The rest will be found HERE
Grandmother Spider Steals
the Sun
By M2
In the beginning there was only blackness,
and nobody could see anything.
People kept bumping into each other
and groping blindly.
They said: "What this world
needs is light."
Fox said he knew some people on the
other side of the world who had plenty of light, but they were
too greedy to share it with others.
Possum said he would be glad to steal
a little of it. "I have a bushy tail," he said. "I
can hide the light inside all that fur."
Then he set out for the other side
of the world.
There he found the sun hanging in
a tree and lighting everything up.
He sneaked over to the sun, picked
out a tiny piece of light, and stuffed it into his tail.

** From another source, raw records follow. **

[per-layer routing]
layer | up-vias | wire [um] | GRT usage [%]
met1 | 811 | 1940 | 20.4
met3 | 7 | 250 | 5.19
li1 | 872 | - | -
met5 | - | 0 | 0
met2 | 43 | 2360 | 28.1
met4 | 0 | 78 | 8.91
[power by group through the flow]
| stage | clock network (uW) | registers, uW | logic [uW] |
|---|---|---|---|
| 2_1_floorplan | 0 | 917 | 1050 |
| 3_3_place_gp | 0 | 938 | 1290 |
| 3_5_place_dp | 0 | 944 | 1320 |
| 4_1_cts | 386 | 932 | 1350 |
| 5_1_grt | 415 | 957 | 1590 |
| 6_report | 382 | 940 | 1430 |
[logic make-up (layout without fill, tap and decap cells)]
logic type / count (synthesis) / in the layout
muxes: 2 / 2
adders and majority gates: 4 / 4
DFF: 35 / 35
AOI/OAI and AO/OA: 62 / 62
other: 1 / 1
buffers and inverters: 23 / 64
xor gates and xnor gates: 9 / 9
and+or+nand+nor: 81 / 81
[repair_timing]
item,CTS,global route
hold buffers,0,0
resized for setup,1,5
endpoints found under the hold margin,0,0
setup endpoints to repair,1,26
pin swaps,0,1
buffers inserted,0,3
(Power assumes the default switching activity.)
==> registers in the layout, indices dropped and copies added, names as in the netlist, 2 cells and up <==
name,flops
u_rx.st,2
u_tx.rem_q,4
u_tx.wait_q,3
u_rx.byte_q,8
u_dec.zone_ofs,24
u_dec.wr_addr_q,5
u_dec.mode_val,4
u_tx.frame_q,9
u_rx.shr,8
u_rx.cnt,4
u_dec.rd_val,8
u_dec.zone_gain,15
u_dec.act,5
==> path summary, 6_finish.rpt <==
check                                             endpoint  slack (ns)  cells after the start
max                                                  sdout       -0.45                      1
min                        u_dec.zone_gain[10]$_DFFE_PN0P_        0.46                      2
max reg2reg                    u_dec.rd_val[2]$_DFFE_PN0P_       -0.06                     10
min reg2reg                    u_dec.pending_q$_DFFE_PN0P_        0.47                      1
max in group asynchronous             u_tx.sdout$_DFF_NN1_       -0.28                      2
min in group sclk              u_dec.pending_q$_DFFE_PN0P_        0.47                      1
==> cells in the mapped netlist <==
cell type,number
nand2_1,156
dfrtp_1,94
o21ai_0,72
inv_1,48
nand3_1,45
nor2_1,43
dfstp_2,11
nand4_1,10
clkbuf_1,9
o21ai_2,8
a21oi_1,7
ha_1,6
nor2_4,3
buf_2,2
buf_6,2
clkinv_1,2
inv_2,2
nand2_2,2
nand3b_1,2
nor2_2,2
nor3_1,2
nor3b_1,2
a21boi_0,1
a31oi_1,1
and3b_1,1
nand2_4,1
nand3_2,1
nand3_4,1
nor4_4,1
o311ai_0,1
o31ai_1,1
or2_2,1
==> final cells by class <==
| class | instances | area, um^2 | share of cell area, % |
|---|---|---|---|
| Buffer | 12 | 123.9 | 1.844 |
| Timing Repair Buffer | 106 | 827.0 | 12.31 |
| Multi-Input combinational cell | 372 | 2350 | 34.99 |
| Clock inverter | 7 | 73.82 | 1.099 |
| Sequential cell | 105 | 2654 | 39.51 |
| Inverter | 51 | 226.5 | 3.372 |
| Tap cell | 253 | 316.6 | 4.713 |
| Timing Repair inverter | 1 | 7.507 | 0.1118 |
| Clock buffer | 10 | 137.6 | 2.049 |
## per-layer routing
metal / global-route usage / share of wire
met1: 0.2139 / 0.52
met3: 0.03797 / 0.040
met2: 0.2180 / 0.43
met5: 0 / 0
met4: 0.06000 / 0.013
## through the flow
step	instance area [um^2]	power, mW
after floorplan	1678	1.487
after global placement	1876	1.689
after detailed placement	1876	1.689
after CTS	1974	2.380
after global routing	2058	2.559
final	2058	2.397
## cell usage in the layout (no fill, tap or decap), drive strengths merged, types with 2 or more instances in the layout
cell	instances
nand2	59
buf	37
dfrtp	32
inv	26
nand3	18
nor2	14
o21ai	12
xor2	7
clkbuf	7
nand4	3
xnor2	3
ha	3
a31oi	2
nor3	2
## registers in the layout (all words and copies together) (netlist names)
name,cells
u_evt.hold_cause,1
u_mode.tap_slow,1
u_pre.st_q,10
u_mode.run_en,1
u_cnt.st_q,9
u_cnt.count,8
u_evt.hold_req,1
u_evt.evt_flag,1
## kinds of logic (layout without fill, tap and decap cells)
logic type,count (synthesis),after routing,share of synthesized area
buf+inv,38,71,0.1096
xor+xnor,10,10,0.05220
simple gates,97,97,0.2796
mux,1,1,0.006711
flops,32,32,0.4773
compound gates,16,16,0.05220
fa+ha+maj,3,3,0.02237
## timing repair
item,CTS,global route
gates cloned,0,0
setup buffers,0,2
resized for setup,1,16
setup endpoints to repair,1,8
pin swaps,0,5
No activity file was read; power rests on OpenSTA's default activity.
### config.mk
export PLATFORM = sky130hd
export DESIGN_NAME = cmp_chain
export DESIGN_NICKNAME = d
export VERILOG_FILES = /design/src/rtl/cmp_pkg.sv /design/src/rtl/cmp_nib_eq.sv /design/src/rtl/cmp_nib_mag.sv /design/src/rtl/cmp_slice.sv /design/src/rtl/cmp_chain.sv
export SDC_FILE = /design/constraint.sdc
export NUM_CORES = 1
export LEC_CHECK = 0
export ABC_AREA = 0
export ABC_CLOCK_PERIOD_IN_PS = 2800
export CELL_PAD_IN_SITES_DETAIL_PLACEMENT = 0
export CELL_PAD_IN_SITES_GLOBAL_PLACEMENT = 1
export CORE_MARGIN = 8
export CORE_UTILIZATION = 23
export DETAILED_ROUTE_END_ITERATION = 10
export PLACE_DENSITY_LB_ADDON = 0.1
export SKIP_LAST_GASP = 1
export SYNTH_ARGS = -nofsm -noshare
export SYNTH_HDL_FRONTEND = slang
export SYNTH_SLANG_ARGS = --single-unit
### constraint.sdc
create_clock -name vclk -period 2.8
set_clock_uncertainty 0.2 [all_clocks]
set_input_delay 0.56 -clock vclk [all_inputs]
set_output_delay 0.56 -clock vclk [all_outputs]
set_load 0.02 [all_outputs]
### src/rtl/cmp_pkg.sv
package cmp_pkg;
    localparam int SLICE_W = 4;

    typedef struct packed {
        logic gt;
        logic eq;
        logic lt;
    } rel_t;

    localparam rel_t REL_GT = '{gt: 1'b1, eq: 1'b0, lt: 1'b0};
    localparam rel_t REL_LT = '{gt: 1'b0, eq: 1'b0, lt: 1'b1};
endpackage
File: config.mk
export PLATFORM = sky130hd
export DESIGN_NAME = card_clk_gen
export DESIGN_NICKNAME = d
export VERILOG_FILES = /design/src/rtl/ccg_pkg.sv /design/src/rtl/ccg_ctrl.sv /design/src/rtl/ccg_divider.sv /design/src/rtl/ccg_bypass_gate.sv /design/src/rtl/card_clk_gen.sv
export SDC_FILE = /design/constraint.sdc
export NUM_CORES = 1
export LEC_CHECK = 0
export ABC_AREA = 1
export BUFFER_PORTS_ARGS = -buffer_cell sky130_fd_sc_hd__buf_4
export CAP_MARGIN = 20
export CORE_MARGIN = 4
export CORE_UTILIZATION = 54
export CTS_CLUSTER_DIAMETER = 40
export CTS_CLUSTER_SIZE = 20
export DETAILED_ROUTE_END_ITERATION = 12
export PLACE_DENSITY = 0.77
export SETUP_SLACK_MARGIN = 0.2
export SLEW_MARGIN = 20
export SYNTH_ARGS = -nofsm -noshare
export SYNTH_HDL_FRONTEND = slang
export SYNTH_SLANG_ARGS = --single-unit
File: constraint.sdc
create_clock -name clk_i -period 2.8 [get_ports clk_i]
set_clock_uncertainty 0.05 [all_clocks]
set_input_delay 0.56 -clock clk_i [delete_from_list [all_inputs] [get_ports clk_i]]
set_output_delay 0.56 -clock clk_i [all_outputs]
set_load 0.02 [all_outputs]
File: src/rtl/ccg_pkg.sv
// Shared constants and types for the card clock generator.
// Assumes a 16-bit configuration word with the field positions below.
package ccg_pkg;
    localparam int F_EN    = 8;
    localparam int F_PSAVE = 9;
    localparam int F_BYP   = 10;
    localparam int F_W4    = 11;
    localparam int F_W8    = 12;
    localparam int F_ALT   = 15;

    typedef enum logic [1:0] {
        BW_1 = 2'b00,
        BW_4 = 2'b01,
        BW_8 = 2'b10
    } bus_w_e;
endpackage

File: src/rtl/ccg_ctrl.sv
// Decodes the configuration word into divide value, law, run and
// bypass controls, and registers the bus-width indication.
// Assumes HWFC_BIT is 13 or 14; the other of the two bits is spare.
module ccg_ctrl
    import ccg_pkg::*;
#(
    parameter int CFG_W    = 16,
    parameter int DIV_W    = 8,
    parameter int HWFC_BIT = 13
) (
    input  logic             clk_i,
    input  logic             rst_ni,
    input  logic [CFG_W-1:0] cfg_i,
    input  logic             stall_i,
    input  logic             busy_i,
    output logic [DIV_W-1:0] div_o,
    output logic             alt_o,
    output logic             div_go_o,
    output logic             byp_open_o,
    output bus_w_e           width_o
);
    localparam int SPARE_BIT = (HWFC_BIT == 14) ? 13 : 14;

    logic hwfc;
    logic run;
    logic cfg_unused;

    assign hwfc       = cfg_i[HWFC_BIT];
    assign cfg_unused = cfg_i[SPARE_BIT];
    assign div_o      = cfg_i[DIV_W-1:0];
    assign alt_o      = cfg_i[F_ALT];

    // Card clock may run: enabled, not stalled by the FIFO, not parked by power save.
    always_comb begin
        run        = cfg_i[F_EN] && !(hwfc && stall_i) && !(cfg_i[F_PSAVE] && !busy_i);
        div_go_o   = run && !cfg_i[F_BYP];
        byp_open_o = run && cfg_i[F_BYP];
    end

    // Bus width indication, 8-bit taking precedence over 4-bit.
    always_ff @(posedge clk_i) begin
        if (!rst_ni)             width_o <= BW_1;
        else if (cfg_i[F_W8])    width_o <= BW_8;
        else if (cfg_i[F_W4])    width_o <= BW_4;
        else                     width_o <= BW_1;
    end

    a_r10_width_legal: assert property (@(posedge clk_i) disable iff (!rst_ni)
        width_o != 2'b11);
endmodule

File: src/rtl/ccg_divider.sv
// Divided card clock: phase counter reloaded at each card edge from the
// live divide value, so a new value applies from the next edge on.
// Assumes go_i already folds in enable, stall, power save and bypass.
module ccg_divider #(
    parameter int DIV_W = 8
) (
    input  logic             clk_i,
    input  logic             rst_ni,
    input  logic [DIV_W-1:0] div_i,
    input  logic             alt_i,
    input  logic             go_i,
    output logic             div_clk_o,
    output logic             rise_o
);
    localparam int CNT_W = DIV_W + 1;

    logic [CNT_W-1:0] wide_n;
    logic [CNT_W-1:0] hi_len;
    logic [CNT_W-1:0] lo_len;
    logic [CNT_W-1:0] cnt_q;

    assign wide_n = {1'b0, div_i};

    // Phase lengths for the selected divide law.
    always_comb begin
        if (alt_i) begin
            hi_len = (wide_n + CNT_W'(2)) >> 1;
            lo_len = (wide_n + CNT_W'(3)) >> 1;
        end else begin
            hi_len = wide_n + CNT_W'(1);
            lo_len = wide_n + CNT_W'(1);
        end
    end

    // Phase counter and output toggle; rising only when allowed to run.
    always_ff @(posedge clk_i) begin
        if (!rst_ni) begin
            div_clk_o <= 1'b0;
            rise_o    <= 1'b0;
            cnt_q     <= '0;
        end else begin
            rise_o <= 1'b0;
            if (cnt_q != '0) begin
                cnt_q <= cnt_q - CNT_W'(1);
            end else if (div_clk_o) begin
                div_clk_o <= 1'b0;
                cnt_q     <= lo_len - CNT_W'(1);
            end else if (go_i) begin
                div_clk_o <= 1'b1;
                rise_o    <= 1'b1;
                cnt_q     <= hi_len - CNT_W'(1);
            end
        end
    end

    a_r11_strobe_on_rise: assert property (@(posedge clk_i) disable iff (!rst_ni)
        $rose(div_clk_o) |-> rise_o);
    a_r11_strobe_only_rise: assert property (@(posedge clk_i) disable iff (!rst_ni)
        rise_o |-> (div_clk_o && !$past(div_clk_o)));
    a_r9_no_runt: assert property (@(posedge clk_i) disable iff (!rst_ni)
        (div_clk_o && cnt_q != '0) |=> div_clk_o);
    a_r2_fall_at_end: assert property (@(posedge clk_i) disable iff (!rst_ni)
        (div_clk_o && cnt_q == '0) |=> !div_clk_o);
    a_r6_rest_low: assert property (@(posedge clk_i) disable iff (!rst_ni)
        (!div_clk_o && !go_i) |=> !div_clk_o);
endmodule

File: src/rtl/ccg_bypass_gate.sv
// Glitch-free gate for passing the master clock straight through.
// The enable changes only while the master clock is low, and it opens
// only when the divided clock is resting low.
module ccg_bypass_gate (
    input  logic clk_i,
    input  logic rst_ni,
    input  logic open_i,
    input  logic div_clk_i,
    output logic gate_o
);
    // Gate enable captured on the falling master edge.
    always_ff @(negedge clk_i) begin
        if (!rst_ni) gate_o <= 1'b0;
        else         gate_o <= open_i && !div_clk_i;
    end
endmodule

File: src/rtl/card_clk_gen.sv
// Card clock generator top: configuration decode, divided clock,
// bypass gate, and merging of the two into the card clock and strobe.
// Assumes the configuration word is stable around the falling edge.
module card_clk_gen
    import ccg_pkg::*;
#(
    parameter int CFG_W    = 16,
    parameter int DIV_W    = 8,
    parameter int HWFC_BIT = 13
) (
    input  logic             clk_i,
    input  logic             rst_ni,
    input  logic [CFG_W-1:0] clk_cfg_i,
    input  logic             fifo_stall_i,
    input  logic             path_busy_i,
    output logic             card_clk_o,
    output logic             card_stb_o,
    output logic [1:0]       bus_width_o
);
    logic [DIV_W-1:0] div_val;
    logic             alt_law;
    logic             div_go;
    logic             byp_open;
    logic             div_clk;
    logic             div_rise;
    logic             gate;
    bus_w_e           width;

    ccg_ctrl #(.CFG_W(CFG_W), .DIV_W(DIV_W), .HWFC_BIT(HWFC_BIT)) u_ctrl (
        .clk_i      (clk_i),
        .rst_ni     (rst_ni),
        .cfg_i      (clk_cfg_i),
        .stall_i    (fifo_stall_i),
        .busy_i     (path_busy_i),
        .div_o      (div_val),
        .alt_o      (alt_law),
        .div_go_o   (div_go),
        .byp_open_o (byp_open),
        .width_o    (width)
    );

    ccg_divider #(.DIV_W(DIV_W)) u_div (
        .clk_i     (clk_i),
        .rst_ni    (rst_ni),
        .div_i     (div_val),
        .alt_i     (alt_law),
        .go_i      (div_go),
        .div_clk_o (div_clk),
        .rise_o    (div_rise)
    );

    ccg_bypass_gate u_gate (
        .clk_i     (clk_i),
        .rst_ni    (rst_ni),
        .open_i    (byp_open),
        .div_clk_i (div_clk),
        .gate_o    (gate)
    );

    // Merge divided clock with the gated master clock.
    always_comb begin
        card_clk_o  = div_clk | (clk_i & gate);
        card_stb_o  = div_rise | gate;
        bus_width_o = width;
    end

    a_r5_paths_exclusive: assert property (@(posedge clk_i) disable iff (!rst_ni)
        div_rise |-> !gate);
endmodule

* After elaboration in Yosys (flattened, before gate mapping)
Index checks and enable logic that the tools add are counted.
** Word-level totals
- Register bits after elaboration :: 14
- Latch bits :: 0
- Bits in writable memories :: 0
- ROM bits :: 0
- Input port bits :: 20
- Logic and storage cells :: 41
- Memories :: 0
** Cells by class
- $add $sub $neg :: 6
- Multiply operators :: 0
- Div/mod/pow operators :: 0
- Magnitude comparators :: 0
- Eq/ne operators :: 0
- Shift operators :: 0
- Mux-type cells :: 9
- Bitwise gates (word level) :: 4
- Reductions and logical operators :: 16
** Operators by type and width (number)
- two-way mux 9 bit :: 5
- subtractor 9 x 1 -> 9 bit (second input constant) :: 3
- adder 8 x 2 -> 9 bit (second input constant) :: 2
- adder 8 x 1 -> 9 bit (second input constant) :: 1
- nonzero test 9 bit :: 1
- logical AND 1 bit :: 7
- logical NOT 1 bit :: 5
- OR reduction 2 bit :: 2
- two-way mux 1 bit :: 3
- nonzero test 3 bit :: 1
- two-way mux 2 bit :: 1
- OR 1 bit :: 2
- AND 1 bit :: 1
- NOT 1 bit :: 1

* Longest topological paths before layout
Gate-level depths: netlist (run 1).
- Depth in word-level cells :: 8
- Depth in mapped cells :: 17

* By module
From an unflattened synthesis (run 1), not the netlist that was laid out.
** Unflattened totals
- Cell total of the unflattened synthesis :: 235
- Area total of the unflattened synthesis :: 1393.8 um^2
** By module, submodules not included
- ccg_divider :: times used 1, cells each 203, area an instance 1179.9 um^2
- ccg_ctrl :: times used 1, cells each 22, area an instance 157.7 um^2
- ccg_bypass_gate :: times used 1, cells each 4, area an instance 33.8 um^2
- card_clk_gen :: times used 1, cells each 6, area an instance 22.5 um^2

==> results of run 1 <==
## timing repair
action                     CTS  global route
pin swaps                    2             0
setup endpoints to repair    3             3
gates resized for setup      3             0
gates cloned                 0             0
hold endpoints to repair     0             0
hold buffers                 0             0
## state kept, by name, summed over array words and instances (netlist names)
register and cells:
u_div.cnt_q 9, u_div.rise_o 1, u_gate.gate_o 1, u_div.div_clk_o 1, u_ctrl.width_o 2
## cell usage after synthesis
library cell  number  area, um^2
a21oi_1           12        60.1
a31o_2             1        8.76
a31oi_1            1        6.26
buf_2              1        5.00
buf_4              1        7.51
buf_6              1        11.3
dfxtp_1           14         280
ha_1               5        62.6
inv_1             36         135
nand2_1           58         218
nand2_2            3        18.8
nand2_4            1        11.3
nand3_1           30         150
nand3_2            2        20.0
nand4_1            4        25.0
nor2_1            30         113
nor2_2             3        18.8
nor2_4             2        22.5
nor2_8             1        20.0
nor3_1             3        15.0
nor4_1             1        6.26
o21ai_0            7        35.0
o21bai_2           1        11.3
o22ai_1            1        6.26
or2_2              3        18.8
xnor2_1            1        8.76
xor2_1             1        8.76
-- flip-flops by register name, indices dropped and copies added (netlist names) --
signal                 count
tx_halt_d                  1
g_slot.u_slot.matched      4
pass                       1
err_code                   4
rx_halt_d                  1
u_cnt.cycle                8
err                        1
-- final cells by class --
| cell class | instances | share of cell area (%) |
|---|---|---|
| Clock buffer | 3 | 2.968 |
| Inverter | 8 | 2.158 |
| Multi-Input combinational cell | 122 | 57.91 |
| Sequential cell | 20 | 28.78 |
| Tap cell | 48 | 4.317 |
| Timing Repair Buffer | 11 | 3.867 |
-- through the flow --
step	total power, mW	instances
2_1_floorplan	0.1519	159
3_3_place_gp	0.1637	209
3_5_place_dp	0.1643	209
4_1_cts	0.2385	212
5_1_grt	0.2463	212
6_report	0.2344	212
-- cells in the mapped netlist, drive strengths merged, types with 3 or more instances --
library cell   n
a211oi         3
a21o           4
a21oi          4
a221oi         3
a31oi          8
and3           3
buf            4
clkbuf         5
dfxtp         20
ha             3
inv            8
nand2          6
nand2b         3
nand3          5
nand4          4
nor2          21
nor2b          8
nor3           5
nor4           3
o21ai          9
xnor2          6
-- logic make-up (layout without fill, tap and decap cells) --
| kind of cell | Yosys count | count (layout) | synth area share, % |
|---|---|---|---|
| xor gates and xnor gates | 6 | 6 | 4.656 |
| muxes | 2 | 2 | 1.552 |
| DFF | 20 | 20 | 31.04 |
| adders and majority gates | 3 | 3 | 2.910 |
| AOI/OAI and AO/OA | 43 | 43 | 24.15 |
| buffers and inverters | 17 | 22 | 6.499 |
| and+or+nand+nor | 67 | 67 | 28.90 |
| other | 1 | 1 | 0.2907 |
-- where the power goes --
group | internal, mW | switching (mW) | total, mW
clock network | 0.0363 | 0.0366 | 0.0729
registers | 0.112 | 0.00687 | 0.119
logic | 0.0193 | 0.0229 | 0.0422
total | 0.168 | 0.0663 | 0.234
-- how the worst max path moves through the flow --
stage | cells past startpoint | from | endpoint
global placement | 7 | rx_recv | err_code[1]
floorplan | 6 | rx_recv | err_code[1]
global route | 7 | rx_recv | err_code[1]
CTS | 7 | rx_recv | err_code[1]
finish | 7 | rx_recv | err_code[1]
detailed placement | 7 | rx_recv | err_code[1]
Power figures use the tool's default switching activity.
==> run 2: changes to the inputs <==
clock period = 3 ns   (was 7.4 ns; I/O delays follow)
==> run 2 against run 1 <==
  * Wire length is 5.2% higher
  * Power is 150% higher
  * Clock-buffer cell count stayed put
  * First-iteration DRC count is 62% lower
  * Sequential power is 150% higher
$ cat src/rtl/pfs_pkg.sv
package pfs_pkg;
  localparam int unsigned NUM_RAILS  = 5;
  localparam int unsigned GROUP_BASE = 2;
  localparam int unsigned RIDX_W     = $clog2(NUM_RAILS + 1);

  localparam logic [1:0] ADDR_FLAGS  = 2'd0;
  localparam logic [1:0] ADDR_STATUS = 2'd1;
  localparam logic [1:0] ADDR_CTRL   = 2'd2;

  // lowest rail switched off by a fault on rail r
  function automatic logic [RIDX_W-1:0] first_killed(input int unsigned r);
    return (r < GROUP_BASE) ? RIDX_W'(r) : RIDX_W'(GROUP_BASE);
  endfunction

  // flag bits raised by a fault on rail r
  function automatic logic [NUM_RAILS-1:0] flag_group(input int unsigned r);
    logic [NUM_RAILS-1:0] m;
    m = '0;
    for (int unsigned i = 0; i < NUM_RAILS; i++) begin
      if (r < GROUP_BASE) m[i] = (i == r);
      else                m[i] = (i >= GROUP_BASE);
    end
    return m;
  endfunction
endpackage
**src/rtl/zc_valley_counter.sv**
```systemverilog
module zc_valley_counter #(
  parameter int SYNC_STAGES  = 2,
  parameter int BLANK_CYCLES = 12,
  parameter int CNT_W        = 3
) (
  input  logic             clk,
  input  logic             rst_n,
  input  logic             zc_below_i,
  input  logic             ovp_i,
  input  logic             drv_i,
  input  logic [CNT_W-1:0] valley_target_i,
  output logic             turn_on_o,
  output logic [CNT_W-1:0] zc_count_o,
  output logic             fault_o
);

  localparam logic [CNT_W-1:0] CNT_MAX = '1;
  localparam int BW = $clog2(BLANK_CYCLES + 1);
  localparam logic [BW-1:0] BLANK_LAST = BW'(BLANK_CYCLES - 1);

  logic [SYNC_STAGES-1:0] zc_sync, ovp_sync;
  logic zc_prev, drv_prev;
  logic [CNT_W-1:0] cnt_q;
  logic [BW-1:0] blank_q;
  logic fault_q, pulse_q;

  always_ff @(posedge clk or negedge rst_n) begin
    if (!rst_n) begin
      zc_sync  <= '0;
      ovp_sync <= '0;
      zc_prev  <= 1'b0;
      drv_prev <= 1'b0;
    end else begin
      zc_sync  <= {zc_sync[SYNC_STAGES-2:0], zc_below_i};
      ovp_sync <= {ovp_sync[SYNC_STAGES-2:0], ovp_i};
      zc_prev  <= zc_sync[SYNC_STAGES-1];
      drv_prev <= drv_i;
    end
  end

  wire zc_s      = zc_sync[SYNC_STAGES-1];
  wire ovp_s     = ovp_sync[SYNC_STAGES-1];
  wire sw_off    = ~drv_i;
  wire drv_rise  = drv_i & ~drv_prev;
  wire zc_evt    = zc_s & ~zc_prev & sw_off;
  wire can_inc   = zc_evt & (cnt_q != CNT_MAX);
  wire [CNT_W-1:0] cnt_inc = cnt_q + 1'b1;
  wire ovp_run   = sw_off & ovp_s;
  wire fault_set = ovp_run & (blank_q == BLANK_LAST) & ~fault_q;
  wire hit       = can_inc & (cnt_inc == valley_target_i) & ~fault_q & ~fault_set;

  always_ff @(posedge clk or negedge rst_n) begin
    if (!rst_n) begin
      cnt_q   <= '0;
      pulse_q <= 1'b0;
    end else begin
      pulse_q <= hit & ~drv_rise;
      if (drv_rise)     cnt_q <= '0;
      else if (can_inc) cnt_q <= cnt_inc;
    end
  end

  always_ff @(posedge clk or negedge rst_n) begin
    if (!rst_n) begin
      blank_q <= '0;
      fault_q <= 1'b0;
    end else begin
      if (fault_set) fault_q <= 1'b1;
      if (!ovp_run || fault_q) blank_q <= '0;
      else if (blank_q != BLANK_LAST) blank_q <= blank_q + 1'b1;
    end
  end

  assign zc_count_o = cnt_q;
  assign turn_on_o  = pulse_q;
  assign fault_o    = fault_q;


  count_step_chk: assert property (@(posedge clk) disable iff (!rst_n)
    !drv_rise |=> (zc_count_o == $past(zc_count_o)) || (zc_count_o == $past(zc_count_o) + 1'b1));


  count_sat_chk: assert property (@(posedge clk) disable iff (!rst_n)
    (zc_count_o == CNT_MAX) && !drv_rise |=> zc_count_o == CNT_MAX);


  drv_clear_chk: assert property (@(posedge clk) disable iff (!rst_n)
    drv_rise |=> zc_count_o == '0);


  pulse_width_chk: assert property (@(posedge clk) disable iff (!rst_n)
    turn_on_o |=> !turn_on_o);


  pulse_count_chk: assert property (@(posedge clk) disable iff (!rst_n)
    turn_on_o |-> (zc_count_o != '0) && (zc_count_o != $past(zc_count_o)));


  fault_cause_chk: assert property (@(posedge clk) disable iff (!rst_n)
    $rose(fault_o) |-> $past(ovp_s) && !$past(drv_i));


  fault_sticky_chk: assert property (@(posedge clk) disable iff (!rst_n)
    fault_o |=> fault_o);


  fault_quiet_chk: assert property (@(posedge clk) disable iff (!rst_n)
    fault_o |-> !turn_on_o);

endmodule

```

But the light was hot and burned
all the fur off.
The people discovered his theft and
took back the light, and ever since, Possum's tail has been
bald.
"Let me try," said Buzzard.
"I know better than to hide a piece of stolen light in
my tail. I'll put it on my head."
He flew to the other side of the
world and, diving straight into the sun, seized it with his
claws. He put it on his head, but it burned his head feathers
off.
The people grabbed the sun away from
him, and ever since that time Buzzard's head has remained bald.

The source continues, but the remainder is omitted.